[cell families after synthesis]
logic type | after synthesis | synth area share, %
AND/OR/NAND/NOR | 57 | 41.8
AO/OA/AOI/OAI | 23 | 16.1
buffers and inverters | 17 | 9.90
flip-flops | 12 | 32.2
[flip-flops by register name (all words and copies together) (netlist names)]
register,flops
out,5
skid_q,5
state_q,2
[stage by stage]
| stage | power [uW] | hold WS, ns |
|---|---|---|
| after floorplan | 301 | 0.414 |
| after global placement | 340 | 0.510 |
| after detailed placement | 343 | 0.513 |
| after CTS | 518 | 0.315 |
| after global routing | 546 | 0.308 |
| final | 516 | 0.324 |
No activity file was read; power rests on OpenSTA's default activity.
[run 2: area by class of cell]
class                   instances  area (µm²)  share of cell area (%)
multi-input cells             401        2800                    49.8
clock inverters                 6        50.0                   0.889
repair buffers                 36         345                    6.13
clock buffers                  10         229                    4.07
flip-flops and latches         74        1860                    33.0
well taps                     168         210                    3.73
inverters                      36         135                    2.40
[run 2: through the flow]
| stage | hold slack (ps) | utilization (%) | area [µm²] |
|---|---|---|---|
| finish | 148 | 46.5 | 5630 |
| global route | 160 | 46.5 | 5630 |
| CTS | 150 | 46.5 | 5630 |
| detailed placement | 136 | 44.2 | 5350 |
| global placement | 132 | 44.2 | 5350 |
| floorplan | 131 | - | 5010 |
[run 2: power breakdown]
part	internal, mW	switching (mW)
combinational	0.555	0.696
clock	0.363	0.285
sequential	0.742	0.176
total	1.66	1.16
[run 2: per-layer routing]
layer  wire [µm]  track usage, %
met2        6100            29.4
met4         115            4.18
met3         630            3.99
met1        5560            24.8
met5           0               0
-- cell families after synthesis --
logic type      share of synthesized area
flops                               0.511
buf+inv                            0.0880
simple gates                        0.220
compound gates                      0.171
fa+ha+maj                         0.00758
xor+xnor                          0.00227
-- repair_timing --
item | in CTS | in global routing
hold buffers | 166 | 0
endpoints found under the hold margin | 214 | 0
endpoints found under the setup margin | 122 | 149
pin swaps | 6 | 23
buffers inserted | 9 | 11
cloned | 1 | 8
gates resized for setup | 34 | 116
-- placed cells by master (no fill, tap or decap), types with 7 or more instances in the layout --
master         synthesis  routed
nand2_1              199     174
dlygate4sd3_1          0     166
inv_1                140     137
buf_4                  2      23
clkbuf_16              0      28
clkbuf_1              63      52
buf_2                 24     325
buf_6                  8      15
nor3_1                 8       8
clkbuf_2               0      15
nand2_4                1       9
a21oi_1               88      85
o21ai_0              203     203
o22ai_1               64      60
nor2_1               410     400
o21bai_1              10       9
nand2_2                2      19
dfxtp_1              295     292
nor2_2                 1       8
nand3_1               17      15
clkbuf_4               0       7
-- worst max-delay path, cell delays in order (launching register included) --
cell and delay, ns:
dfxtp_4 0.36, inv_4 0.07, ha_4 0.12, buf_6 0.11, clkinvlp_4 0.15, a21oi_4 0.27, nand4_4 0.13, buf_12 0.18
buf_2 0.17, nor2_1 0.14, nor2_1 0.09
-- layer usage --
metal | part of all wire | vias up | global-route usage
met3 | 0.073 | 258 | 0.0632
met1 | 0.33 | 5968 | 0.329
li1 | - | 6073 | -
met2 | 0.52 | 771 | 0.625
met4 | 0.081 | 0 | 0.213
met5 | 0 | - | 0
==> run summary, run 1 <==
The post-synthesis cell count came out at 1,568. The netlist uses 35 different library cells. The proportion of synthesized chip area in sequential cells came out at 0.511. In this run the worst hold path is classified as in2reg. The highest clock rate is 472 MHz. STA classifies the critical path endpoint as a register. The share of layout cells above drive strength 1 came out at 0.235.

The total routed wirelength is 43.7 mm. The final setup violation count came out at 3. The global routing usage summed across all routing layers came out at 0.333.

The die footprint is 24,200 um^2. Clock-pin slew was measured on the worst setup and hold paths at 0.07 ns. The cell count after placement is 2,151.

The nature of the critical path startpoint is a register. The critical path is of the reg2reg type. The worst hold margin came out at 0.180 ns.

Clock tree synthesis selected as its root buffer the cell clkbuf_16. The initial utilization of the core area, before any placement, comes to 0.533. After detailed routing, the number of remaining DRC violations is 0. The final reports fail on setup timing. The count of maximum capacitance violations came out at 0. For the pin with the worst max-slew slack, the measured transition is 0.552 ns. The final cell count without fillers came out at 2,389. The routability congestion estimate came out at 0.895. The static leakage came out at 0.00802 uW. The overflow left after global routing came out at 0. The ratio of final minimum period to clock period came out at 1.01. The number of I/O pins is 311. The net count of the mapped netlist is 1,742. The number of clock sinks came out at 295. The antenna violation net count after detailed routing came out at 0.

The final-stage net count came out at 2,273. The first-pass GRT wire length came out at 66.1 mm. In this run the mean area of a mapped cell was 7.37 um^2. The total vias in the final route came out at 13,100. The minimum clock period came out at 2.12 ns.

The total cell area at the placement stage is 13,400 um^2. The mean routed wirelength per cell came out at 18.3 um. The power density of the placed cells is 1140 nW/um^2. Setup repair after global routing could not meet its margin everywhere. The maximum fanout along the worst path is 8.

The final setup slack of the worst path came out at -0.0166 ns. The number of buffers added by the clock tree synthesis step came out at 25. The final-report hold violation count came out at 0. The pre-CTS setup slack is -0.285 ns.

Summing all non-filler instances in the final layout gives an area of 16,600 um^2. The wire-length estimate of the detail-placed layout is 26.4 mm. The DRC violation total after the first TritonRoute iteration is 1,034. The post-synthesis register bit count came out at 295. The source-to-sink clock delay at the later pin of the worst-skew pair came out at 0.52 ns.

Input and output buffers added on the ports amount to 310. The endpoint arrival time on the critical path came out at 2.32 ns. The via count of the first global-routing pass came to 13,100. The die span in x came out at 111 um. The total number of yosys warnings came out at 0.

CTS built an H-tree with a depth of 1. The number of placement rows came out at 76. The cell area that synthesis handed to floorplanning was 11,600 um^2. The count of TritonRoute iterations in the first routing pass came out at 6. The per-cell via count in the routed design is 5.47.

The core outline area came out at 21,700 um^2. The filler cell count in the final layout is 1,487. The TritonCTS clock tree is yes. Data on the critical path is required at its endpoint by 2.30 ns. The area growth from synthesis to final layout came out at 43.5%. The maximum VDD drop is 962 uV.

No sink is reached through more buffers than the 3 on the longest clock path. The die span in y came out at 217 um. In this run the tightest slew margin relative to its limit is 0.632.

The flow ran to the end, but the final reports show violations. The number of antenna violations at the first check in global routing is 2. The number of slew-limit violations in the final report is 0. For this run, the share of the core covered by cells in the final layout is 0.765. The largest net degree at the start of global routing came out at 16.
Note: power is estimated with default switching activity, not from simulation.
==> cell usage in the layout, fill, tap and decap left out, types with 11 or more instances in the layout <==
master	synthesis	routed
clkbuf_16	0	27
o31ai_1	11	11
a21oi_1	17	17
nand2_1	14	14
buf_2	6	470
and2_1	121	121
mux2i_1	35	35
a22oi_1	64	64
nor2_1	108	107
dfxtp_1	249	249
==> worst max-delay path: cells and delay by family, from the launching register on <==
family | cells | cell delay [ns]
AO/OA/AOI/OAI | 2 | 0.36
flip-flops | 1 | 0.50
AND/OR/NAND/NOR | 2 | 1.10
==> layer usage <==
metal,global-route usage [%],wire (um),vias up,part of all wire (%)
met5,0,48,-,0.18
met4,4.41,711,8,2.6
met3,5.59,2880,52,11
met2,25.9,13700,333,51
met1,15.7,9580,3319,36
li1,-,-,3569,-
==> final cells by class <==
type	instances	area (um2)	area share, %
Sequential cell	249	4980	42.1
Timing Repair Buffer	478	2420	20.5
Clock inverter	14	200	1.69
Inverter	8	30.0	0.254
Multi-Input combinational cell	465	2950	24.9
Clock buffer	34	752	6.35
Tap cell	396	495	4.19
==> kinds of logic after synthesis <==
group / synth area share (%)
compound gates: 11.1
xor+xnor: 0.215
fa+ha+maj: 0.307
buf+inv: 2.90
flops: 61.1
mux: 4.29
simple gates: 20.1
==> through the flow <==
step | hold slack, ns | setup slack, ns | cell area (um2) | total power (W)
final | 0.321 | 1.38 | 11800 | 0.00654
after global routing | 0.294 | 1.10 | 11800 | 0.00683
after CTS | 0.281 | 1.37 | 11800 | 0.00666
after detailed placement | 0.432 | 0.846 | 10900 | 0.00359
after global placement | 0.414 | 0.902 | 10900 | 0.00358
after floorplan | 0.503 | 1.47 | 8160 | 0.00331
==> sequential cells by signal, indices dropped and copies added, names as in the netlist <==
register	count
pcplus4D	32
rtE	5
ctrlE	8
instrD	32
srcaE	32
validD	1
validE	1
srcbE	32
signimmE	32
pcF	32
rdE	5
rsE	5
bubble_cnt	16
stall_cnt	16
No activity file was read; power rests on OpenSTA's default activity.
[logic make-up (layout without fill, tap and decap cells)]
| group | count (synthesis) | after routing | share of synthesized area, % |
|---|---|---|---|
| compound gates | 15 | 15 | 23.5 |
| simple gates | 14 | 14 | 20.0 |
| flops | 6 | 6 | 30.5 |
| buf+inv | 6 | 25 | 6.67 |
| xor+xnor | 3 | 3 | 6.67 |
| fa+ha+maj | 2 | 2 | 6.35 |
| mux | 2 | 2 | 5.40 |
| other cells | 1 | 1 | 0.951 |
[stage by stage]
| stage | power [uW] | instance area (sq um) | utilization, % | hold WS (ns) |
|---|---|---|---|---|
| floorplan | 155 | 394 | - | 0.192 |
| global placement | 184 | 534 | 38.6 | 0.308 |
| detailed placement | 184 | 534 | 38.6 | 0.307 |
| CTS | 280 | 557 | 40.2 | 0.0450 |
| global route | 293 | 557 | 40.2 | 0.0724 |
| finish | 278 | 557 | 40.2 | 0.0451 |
### config.mk
export PLATFORM = sky130hd
export DESIGN_NAME = uart_tx
export DESIGN_NICKNAME = d
export VERILOG_FILES = /design/src/rtl/uart_pkg.sv /design/src/rtl/uart_bit_timer.sv /design/src/rtl/uart_tx.sv
export SDC_FILE = /design/constraint.sdc
export NUM_CORES = 1
export LEC_CHECK = 0
export ABC_AREA = 1
export CAP_MARGIN = 20
export CORE_AREA = 2 2 62 64
export DETAILED_ROUTE_END_ITERATION = 7
export DIE_AREA = 0 0 64 66
export GPL_ROUTABILITY_DRIVEN = 0
export MAX_ROUTING_LAYER = met4
export PLACE_DENSITY = 0.74
export SYNTH_ARGS = -nofsm -noshare
export SYNTH_HDL_FRONTEND = slang
export SYNTH_SLANG_ARGS = --single-unit
export TNS_END_PERCENT = 10
### constraint.sdc
create_clock -name clk -period 2.2 [get_ports clk]
set_input_delay 0.33 -clock clk [delete_from_list [all_inputs] [get_ports clk]]
set_output_delay 0.33 -clock clk [all_outputs]
set_load 0.05 [all_outputs]
### src/rtl/uart_pkg.sv
// Shared UART definitions: FSM state encoding and bit-period helper.
// The StParity state is always part of the encoding so that uart_tx and uart_rx
// agree on it; it is only reached when UART_TX_PARITY_EN is defined.
package uart_pkg;

  typedef enum logic [2:0] {
    StIdle,
    StStart,
    StData,
    StParity,
    StStop
  } uart_state_e;

  // Integer clock cycles per line bit; the remainder is deliberately dropped.
  function automatic int unsigned cycles_per_bit(int unsigned clk_hz, int unsigned bit_rate);
    return clk_hz / bit_rate;
  endfunction

endpackage

### src/rtl/uart_bit_timer.sv
// Bit-period timer: counts enabled cycles and pulses bit_done_o on the last cycle
// of each CyclesPerBit-long period, then restarts from zero on its own.
// load_i restarts the period from the next cycle.
module uart_bit_timer #(
  parameter int unsigned CyclesPerBit = 434,
  parameter int unsigned CountW       = $clog2(CyclesPerBit + 1)
) (
  input  logic clk_i,
  input  logic rst_ni,
  input  logic load_i,
  input  logic en_i,
  output logic bit_done_o
);

  logic [CountW-1:0] cnt_q, cnt_d;

  // Next count and end-of-period pulse.
  always_comb begin
    cnt_d      = cnt_q;
    bit_done_o = 1'b0;
    if (load_i) begin
      cnt_d = '0;
    end else if (en_i) begin
      if (cnt_q == CountW'(CyclesPerBit - 1)) begin
        bit_done_o = 1'b1;
        cnt_d      = '0;
      end else begin
        cnt_d = cnt_q + CountW'(1);
      end
    end
  end

  // Counter register.
  always_ff @(posedge clk_i or negedge rst_ni) begin
    if (!rst_ni) begin
      cnt_q <= '0;
    end else begin
      cnt_q <= cnt_d;
    end
  end

endmodule

### src/rtl/uart_tx.sv
// UART transmitter: start bit, PAYLOAD_BITS data bits LSB first, STOP_BITS stop bits.
// Optional feature: define UART_TX_PARITY_EN to send an even parity bit after the data.
// The line and busy flag are registered from next-state values so that both change
// exactly one cycle after the edge that accepts a request.
module uart_tx
  import uart_pkg::*;
#(
  parameter int unsigned BIT_RATE     = 115200,
  parameter int unsigned CLK_HZ       = 50000000,
  parameter int unsigned PAYLOAD_BITS = 8,
  parameter int unsigned STOP_BITS    = 1
) (
  input  logic                    clk,
  input  logic                    resetn,
  output logic                    uart_txd,
  output logic                    uart_tx_busy,
  input  logic                    uart_tx_en,
  input  logic [PAYLOAD_BITS-1:0] uart_tx_data
);

  localparam int unsigned CyclesPerBit = cycles_per_bit(CLK_HZ, BIT_RATE);
  localparam int unsigned CountW       = $clog2(CyclesPerBit + 1);
  localparam int unsigned IdxW         = $clog2(PAYLOAD_BITS + 1);

  uart_state_e             state_q, state_d;
  logic [PAYLOAD_BITS-1:0] shift_q, shift_d;
  logic [IdxW-1:0]         idx_q, idx_d;
  logic                    txd_q, txd_d;
  logic                    busy_q, busy_d;
  logic                    timer_load;
  logic                    bit_done;
`ifdef UART_TX_PARITY_EN
  logic                    parity_q, parity_d;
`endif

  uart_bit_timer #(
    .CyclesPerBit(CyclesPerBit),
    .CountW      (CountW)
  ) u_bit_timer (
    .clk_i     (clk),
    .rst_ni    (resetn),
    .load_i    (timer_load),
    .en_i      (state_q != StIdle),
    .bit_done_o(bit_done)
  );

  // Frame sequencing; idx_q counts data bits, then is reused for stop bits.
  always_comb begin
    state_d    = state_q;
    shift_d    = shift_q;
    idx_d      = idx_q;
    txd_d      = txd_q;
    timer_load = 1'b0;
`ifdef UART_TX_PARITY_EN
    parity_d   = parity_q;
`endif
    unique case (state_q)
      StIdle: begin
        // busy_q is low whenever state_q is StIdle, so this is the accept qualifier.
        if (uart_tx_en) begin
          state_d    = StStart;
          shift_d    = uart_tx_data;
          idx_d      = '0;
          txd_d      = 1'b0;
          timer_load = 1'b1;
`ifdef UART_TX_PARITY_EN
          parity_d   = ^uart_tx_data;
`endif
        end
      end
      StStart: begin
        if (bit_done) begin
          state_d = StData;
          txd_d   = shift_q[0];
        end
      end
      StData: begin
        if (bit_done) begin
          if (idx_q == IdxW'(PAYLOAD_BITS - 1)) begin
            idx_d = '0;
`ifdef UART_TX_PARITY_EN
            state_d = StParity;
            txd_d   = parity_q;
`else
            state_d = StStop;
            txd_d   = 1'b1;
`endif
          end else begin
            idx_d   = idx_q + IdxW'(1);
            shift_d = shift_q >> 1;
            txd_d   = shift_d[0];
          end
        end
      end
`ifdef UART_TX_PARITY_EN
      StParity: begin
        if (bit_done) begin
          state_d = StStop;
          txd_d   = 1'b1;
        end
      end
`endif
      StStop: begin
        if (bit_done) begin
          if (idx_q == IdxW'(STOP_BITS - 1)) begin
            state_d = StIdle;
            idx_d   = '0;
          end else begin
            idx_d = idx_q + IdxW'(1);
          end
          txd_d = 1'b1;
        end
      end
      default: begin
        state_d = StIdle;
        txd_d   = 1'b1;
      end
    endcase
    busy_d = (state_d != StIdle);
  end

  // State, datapath and registered line outputs.
  always_ff @(posedge clk or negedge resetn) begin
    if (!resetn) begin
      state_q  <= StIdle;
      shift_q  <= '0;
      idx_q    <= '0;
      txd_q    <= 1'b1;
      busy_q   <= 1'b0;
`ifdef UART_TX_PARITY_EN
      parity_q <= 1'b0;
`endif
    end else begin
      state_q  <= state_d;
      shift_q  <= shift_d;
      idx_q    <= idx_d;
      txd_q    <= txd_d;
      busy_q   <= busy_d;
`ifdef UART_TX_PARITY_EN
      parity_q <= parity_d;
`endif
    end
  end

  assign uart_txd     = txd_q;
  assign uart_tx_busy = busy_q;

endmodule
## src/rtl/core_mdu_ctrl.sv

```systemverilog
// core_mdu_ctrl -- iterative multiply/divide sequencer for the EX stage.
//
// Takes one MUL or DIV request. It then runs DATA_W steps of a radix-2
// shift-add multiply or a restoring divide. While the op is in flight it
// holds EX through halt_req. The result is presented for one cycle (done)
// so that EX can write it back.
//
// Optional feature: define CORE_MDU_SIGNED_EN to enable signed ops through
// op[1]. Signed operands are converted to magnitudes at start, and the
// sign is fixed in the final step. Without the macro, op[1] is ignored and
// all ops are unsigned.
//
// Ports:
//   clk, rst      core clock; asynchronous active-high reset
//   start         request; op/opa/opb valid this cycle
//   op[0]         0=MUL 1=DIV; op[1] signed (CORE_MDU_SIGNED_EN only)
//   opa, opb      multiplicand/dividend, multiplier/divisor
//   flush         abort the in-flight op
//   halt_req      start | running (combinational, drives ex_halt)
//   busy          running
//   done          result valid, one cycle
//   result        low product / quotient
//   remainder     DIV remainder, 0 for MUL
//   div_zero      DIV by zero, qualified by done
module core_mdu_ctrl #(
  parameter int DATA_W = 32
) (
  input  logic              clk,
  input  logic              rst,
  input  logic              start,
  input  logic [1:0]        op,
  input  logic [DATA_W-1:0] opa,
  input  logic [DATA_W-1:0] opb,
  input  logic              flush,
  output logic              halt_req,
  output logic              busy,
  output logic              done,
  output logic [DATA_W-1:0] result,
  output logic [DATA_W-1:0] remainder,
  output logic              div_zero
);
  localparam int W     = DATA_W;
  localparam int CNT_W = (DATA_W > 1) ? $clog2(DATA_W) : 1;
  localparam logic [CNT_W-1:0] LAST = CNT_W'(DATA_W - 1);

  typedef enum logic [1:0] {S_IDLE, S_RUN, S_DONE} state_e;

  state_e           state_q;
  logic [CNT_W-1:0] cnt_q;
  logic             is_div_q, dz_q, div_zero_q;
  logic [W-1:0]     a_q;        // multiplicand (MUL) or divisor (DIV), magnitude
  logic [2*W-1:0]   acc_q;      // MUL: {product hi, multiplier}; DIV: low half = dividend/quotient
  logic [W-1:0]     rem_q;      // DIV partial remainder (always < divisor)
  logic [W-1:0]     result_q, remainder_q;

  // Operand preparation at start
  logic [W-1:0] mag_a, mag_b;
`ifdef CORE_MDU_SIGNED_EN
  logic neg_res_q, neg_rem_q;
  logic sa, sb;
  assign sa    = op[1] & opa[W-1];
  assign sb    = op[1] & opb[W-1];
  assign mag_a = sa ? -opa : opa;
  assign mag_b = sb ? -opb : opb;
`else
  logic unused_sgn;
  assign unused_sgn = op[1];
  assign mag_a      = opa;
  assign mag_b      = opb;
`endif

  // One iteration of each datapath
  logic [W:0]     mul_sum, div_sh;
  logic [2*W-1:0] mul_nxt;
  logic           div_ge;
  logic [W-1:0]   div_rem_nxt, div_q_nxt;
  logic [W-1:0]   fin_res, fin_rem, dz_rem;

  always_comb begin
    mul_sum     = {1'b0, acc_q[2*W-1:W]} + ({1'b0, a_q} & {(W+1){acc_q[0]}});
    mul_nxt     = {mul_sum, acc_q[W-1:1]};
    // Trial subtract: shift next dividend bit into the partial remainder
    div_sh      = {rem_q, acc_q[W-1]};
    div_ge      = div_sh >= {1'b0, a_q};
    div_rem_nxt = div_ge ? W'(div_sh - {1'b0, a_q}) : div_sh[W-1:0];
    div_q_nxt   = {acc_q[W-2:0], div_ge};
    fin_res     = is_div_q ? div_q_nxt : mul_nxt[W-1:0];
    fin_rem     = is_div_q ? div_rem_nxt : '0;
    dz_rem      = acc_q[W-1:0];
`ifdef CORE_MDU_SIGNED_EN
    // Magnitude results are below 2^W, so MIN/-1 wraps to MIN naturally
    if (neg_res_q) fin_res = -fin_res;
    if (neg_rem_q) begin
      fin_rem = -fin_rem;
      dz_rem  = -dz_rem;
    end
`endif
  end

  always_ff @(posedge clk or posedge rst) begin
    if (rst) begin
      state_q     <= S_IDLE;
      cnt_q       <= '0;
      is_div_q    <= 1'b0;
      dz_q        <= 1'b0;
      div_zero_q  <= 1'b0;
      a_q         <= '0;
      acc_q       <= '0;
      rem_q       <= '0;
      result_q    <= '0;
      remainder_q <= '0;
`ifdef CORE_MDU_SIGNED_EN
      neg_res_q   <= 1'b0;
      neg_rem_q   <= 1'b0;
`endif
    end else begin
      div_zero_q <= 1'b0;  // only ever high during the single DONE cycle
      case (state_q)
        S_RUN: begin
          if (flush) begin
            state_q <= S_IDLE;
          end else if (dz_q) begin
            state_q     <= S_DONE;
            result_q    <= '1;
            remainder_q <= dz_rem;
            div_zero_q  <= 1'b1;
          end else begin
            acc_q <= is_div_q ? {acc_q[2*W-1:W], div_q_nxt} : mul_nxt;
            rem_q <= div_rem_nxt;
            if (cnt_q == LAST) begin
              cnt_q       <= '0;
              state_q     <= S_DONE;
              result_q    <= fin_res;
              remainder_q <= fin_rem;
            end else begin
              cnt_q <= cnt_q + 1'b1;
            end
          end
        end
        default: begin  // IDLE and DONE both accept a new request
          if (start && !flush) begin
            state_q  <= S_RUN;
            cnt_q    <= '0;
            is_div_q <= op[0];
            dz_q     <= op[0] && (opb == '0);
            rem_q    <= '0;
            a_q      <= op[0] ? mag_b : mag_a;
            acc_q    <= {{W{1'b0}}, (op[0] ? mag_a : mag_b)};
`ifdef CORE_MDU_SIGNED_EN
            neg_res_q <= sa ^ sb;
            neg_rem_q <= op[0] & sa;
`endif
          end else begin
            state_q <= S_IDLE;
          end
        end
      endcase
    end
  end

  assign busy      = (state_q == S_RUN);
  assign done      = (state_q == S_DONE);
  assign halt_req  = start | busy;
  assign result    = result_q;
  assign remainder = remainder_q;
  assign div_zero  = div_zero_q;
endmodule
```
<file path="src/rtl/regfile_dump_unit_if.sv">
// Purpose : register-file read port plus (addr, data) dump beat stream.
// Latency : n/a (wires only); the regfile read is combinational.
// Backpr. : dump_ready from the consumer stalls the beat in place.
// Ports   : rsel1/rdat1 regfile read select and data; dump_valid/dump_ready handshake;
//           dump_addr/dump_data beat payload.
//           master = dump unit side, slave = regfile + consumer side.
interface regfile_dump_unit_if #(
  parameter int DW = 32
);
  logic [4:0]    rsel1;
  logic [DW-1:0] rdat1;
  logic          dump_valid;
  logic          dump_ready;
  logic [4:0]    dump_addr;
  logic [DW-1:0] dump_data;

  modport master (
    output rsel1,
    input  rdat1,
    output dump_valid,
    input  dump_ready,
    output dump_addr,
    output dump_data
  );

  modport slave (
    input  rsel1,
    output rdat1,
    input  dump_valid,
    output dump_ready,
    input  dump_addr,
    input  dump_data
  );
endinterface

</file>
<file path="src/rtl/regfile_dump_unit.sv">
// Purpose : on start, read registers in ascending order and stream each as an (addr, data) beat.
// Latency : 2 cycles per beat (READ + SEND); start edge to done pulse is 2*N+1 cycles.
// Backpr. : a beat waits in SEND with addr/data held until dump_ready; no timeout.
// Ports   : CLK, RST (sync, active-high); start request; dif = regfile read port and
//           dump stream (master modport); busy from accepted start to done; done pulse.
module regfile_dump_unit #(
  parameter int NREGS     = 32,
  parameter int DW        = 32,
  parameter bit SKIP_ZERO = 1'b0
) (
  input  logic                 CLK,
  input  logic                 RST,
  input  logic                 start,
  regfile_dump_unit_if.master  dif,
  output logic                 busy,
  output logic                 done
);

  typedef enum logic [1:0] {
    ST_IDLE,
    ST_READ,
    ST_SEND,
    ST_DONE
  } state_e;

  localparam logic [4:0] FIRST_IDX = SKIP_ZERO ? 5'd1 : 5'd0;
  localparam logic [4:0] LAST_IDX  = 5'(NREGS - 1);

  state_e        state_q, state_d;
  logic [4:0]    idx_q, idx_d;
  logic [4:0]    addr_q, addr_d;
  logic [DW-1:0] data_q, data_d;

  logic [4:0]    rsel1_c;
  logic          dump_valid_c;

  always_ff @(posedge CLK) begin
    if (RST) begin
      state_q <= ST_IDLE;
      idx_q   <= 5'd0;
      addr_q  <= 5'd0;
      data_q  <= '0;
    end else begin
      state_q <= state_d;
      idx_q   <= idx_d;
      addr_q  <= addr_d;
      data_q  <= data_d;
    end
  end

  always_comb begin
    state_d      = state_q;
    idx_d        = idx_q;
    addr_d       = addr_q;
    data_d       = data_q;
    rsel1_c      = 5'd0;
    dump_valid_c = 1'b0;
    busy         = 1'b1;
    done         = 1'b0;

    case (state_q)
      ST_IDLE: begin
        busy = 1'b0;
        if (start) begin
          idx_d   = FIRST_IDX;
          state_d = ST_READ;
        end
      end

      // The regfile answers combinationally, so the value is captured on the
      // same edge. A write landing on that edge is not yet visible here.
      ST_READ: begin
        rsel1_c = idx_q;
        data_d  = dif.rdat1;
        addr_d  = idx_q;
        state_d = ST_SEND;
      end

      // Payload comes from the capture flops, so later regfile writes to this
      // index cannot disturb a stalled beat.
      ST_SEND: begin
        dump_valid_c = 1'b1;
        if (dif.dump_ready) begin
          if (idx_q == LAST_IDX) begin
            state_d = ST_DONE;
          end else begin
            idx_d   = idx_q + 5'd1;
            state_d = ST_READ;
          end
        end
      end

      ST_DONE: begin
        done    = 1'b1;
        state_d = ST_IDLE;
      end

      default: begin
        state_d = ST_IDLE;
      end
    endcase
  end

  assign dif.rsel1      = rsel1_c;
  assign dif.dump_valid = dump_valid_c;
  assign dif.dump_addr  = addr_q;
  assign dif.dump_data  = data_q;

endmodule

</file>
<file path="src/flat_wrapper.sv">
// flat-port wrapper written by rule: the top's interface ports become plain ports
module regfile_dump_unit_flat 
#(
  parameter int NREGS     = 32,
  parameter int DW        = 32,
  parameter bit SKIP_ZERO = 1'b0
)
  (CLK, RST, start, busy, done, dif_rsel1, dif_rdat1, dif_dump_valid, dif_dump_ready, dif_dump_addr, dif_dump_data);
  regfile_dump_unit_if #(.DW(DW)) dif_i ();
  input  logic CLK;
  input  logic RST;
  input  logic start;
  output logic busy;
  output logic done;
  output wire logic [$bits(dif_i.rsel1)-1:0] dif_rsel1;
  input wire logic [$bits(dif_i.rdat1)-1:0] dif_rdat1;
  output wire logic [$bits(dif_i.dump_valid)-1:0] dif_dump_valid;
  input wire logic [$bits(dif_i.dump_ready)-1:0] dif_dump_ready;
  output wire logic [$bits(dif_i.dump_addr)-1:0] dif_dump_addr;
  output wire logic [$bits(dif_i.dump_data)-1:0] dif_dump_data;
  assign dif_rsel1 = dif_i.rsel1;
  assign dif_i.rdat1 = dif_rdat1;
  assign dif_dump_valid = dif_i.dump_valid;
  assign dif_i.dump_ready = dif_dump_ready;
  assign dif_dump_addr = dif_i.dump_addr;
  assign dif_dump_data = dif_i.dump_data;
  regfile_dump_unit #(.NREGS(NREGS), .DW(DW), .SKIP_ZERO(SKIP_ZERO)) u_core (.CLK(CLK), .RST(RST), .start(start), .dif(dif_i), .busy(busy), .done(done));
endmodule
</file>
══════════
What is being asked: Beginning at the top of the records above, transcribe each line exactly up to and including the line that holds "340 | 0.510 |".

Completed exercise:
[cell families after synthesis]
logic type | after synthesis | synth area share, %
AND/OR/NAND/NOR | 57 | 41.8
AO/OA/AOI/OAI | 23 | 16.1
buffers and inverters | 17 | 9.90
flip-flops | 12 | 32.2
[flip-flops by register name (all words and copies together) (netlist names)]
register,flops
out,5
skid_q,5
state_q,2
[stage by stage]
| stage | power [uW] | hold WS, ns |
|---|---|---|
| after floorplan | 301 | 0.414 |
| after global placement | 340 | 0.510 |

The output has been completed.